As you approach our church building from the south, walking up Broadway Place between North Broadway Street and Oakland Park Avenue, you pass three apartment buildings on your left, each a quad. The third is unique. It’s attached to the church. Inside, the rooms have been converted to our downstairs offices and upstairs nursery and preschooler areas. It was the Baptists, who bought the building from the Presbyterians, who incorporated the apartment building into the church structure, sometime between 1965 and 1975, when they built a new foyer and sanctuary, all of it currently utilized by us Mennonites.
In August of 2017, when Edith Espinal was seeking sanctuary, CMC leadership determined we could convert a little-used nursery room above the offices into a living space for her. That plus a bathroom remodel enabled her to live in our building for 1,235 days, nearly three and a half years, remaining with her Columbus family rather than face an unjust deportation order to Mexico, which has since been rescinded.

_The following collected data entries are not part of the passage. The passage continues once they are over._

This design comes from an exercise in tuning for small area on the open sky130 flow, not from production work. In this exercise RTL edits were held to simulation tests only and were not proved equivalent to the original. Power is estimated from default activity; no workload was simulated.

[config.mk]
export PLATFORM = sky130hd
export DESIGN_NAME = tdes_dec
export DESIGN_NICKNAME = tdes_dec
export VERILOG_FILES = /design/flow/design.v
export SDC_FILE = /design/flow/constraint.sdc
export NUM_CORES = 4
export LEC_CHECK = 0
export CAP_MARGIN = 20
export CORE_MARGIN = 2
export CORE_UTILIZATION = 40
export SLEW_MARGIN = 20
[constraint.sdc]
create_clock -name core_clock -period 4.0 [get_ports {clk}]
set_input_delay 0.8000 -clock core_clock [delete_from_list [all_inputs] [get_ports {clk}]]
set_output_delay 0.8000 -clock core_clock [all_outputs]
set_load 0.01 [all_outputs]
[design.v]
package tdes_pkg;
	localparam int HALF_W  = 64;
	localparam int BLOCK_W = 2 * HALF_W;
	localparam int LANE_W  = 16;
	typedef logic [HALF_W-1:0]  half_t;
	typedef logic [BLOCK_W-1:0] block_t;
	typedef logic [HALF_W-1:0]  key_t;
	typedef logic [LANE_W-1:0]  lane_t;
	localparam int ROUNDS_PER_STAGE = 16;
	localparam int NUM_STAGES       = 3;
	localparam int TOTAL_ROUNDS = NUM_STAGES * ROUNDS_PER_STAGE;
endpackage
package tdes_ctrl_pkg;
	typedef enum logic [1:0] {
		SEQ_LOAD,
		SEQ_RUN,
		SEQ_FINISH,
		SEQ_HOLD
	} seq_state_t;
	typedef enum logic [1:0] {
		STAGE_DEC3,
		STAGE_ENC2,
		STAGE_DEC1
	} stage_t;
	typedef logic [3:0] round_t;
endpackage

In November of 2021, we were connected with an asylum-seeker from West Africa in need of emergency housing. Sounkary and her son Adam moved into that same space and lived there for a year and a half. As was the case with Edith, a support team formed around Sounkary, this time speaking French. North Broadway United Methodist Church across the street opened a spot in their Children’s Center for Adam, who thrived among the other children. But Sounkary had left her three oldest children back in West Africa and made the difficult decision to return to them before resolving her asylum case in the US. Her CMC friends continue to keep in touch with her.
Last November, during our fall congregational meeting, we discussed the future of the apartment space. There was wide affirmation to continue making it available for emergency housing. Christian Education folks affirmed making additional space available beyond the single room and bathroom. Since then we’ve done some upgrades and given it a fresh coat of paint.
On Saturday we welcomed our next guest, Keilin, and her (almost) four year old son. A support team has already formed around them, acting something like an extended kinship network far from her native Venezuela. We’ll learn more about Keilin in the weeks to come, but for now we want the congregation to know that our church building is once again serving as a refuge for a family who previously had none.
It seems the apartment building that became a church still wants to be an apartment building – an apartment building and a church. It’s a space dedicated to hospitality, part of the extended care of this congregation. Beyond being the ones offering something, hosting offers us the opportunity to receive much, to learn, even to be transformed.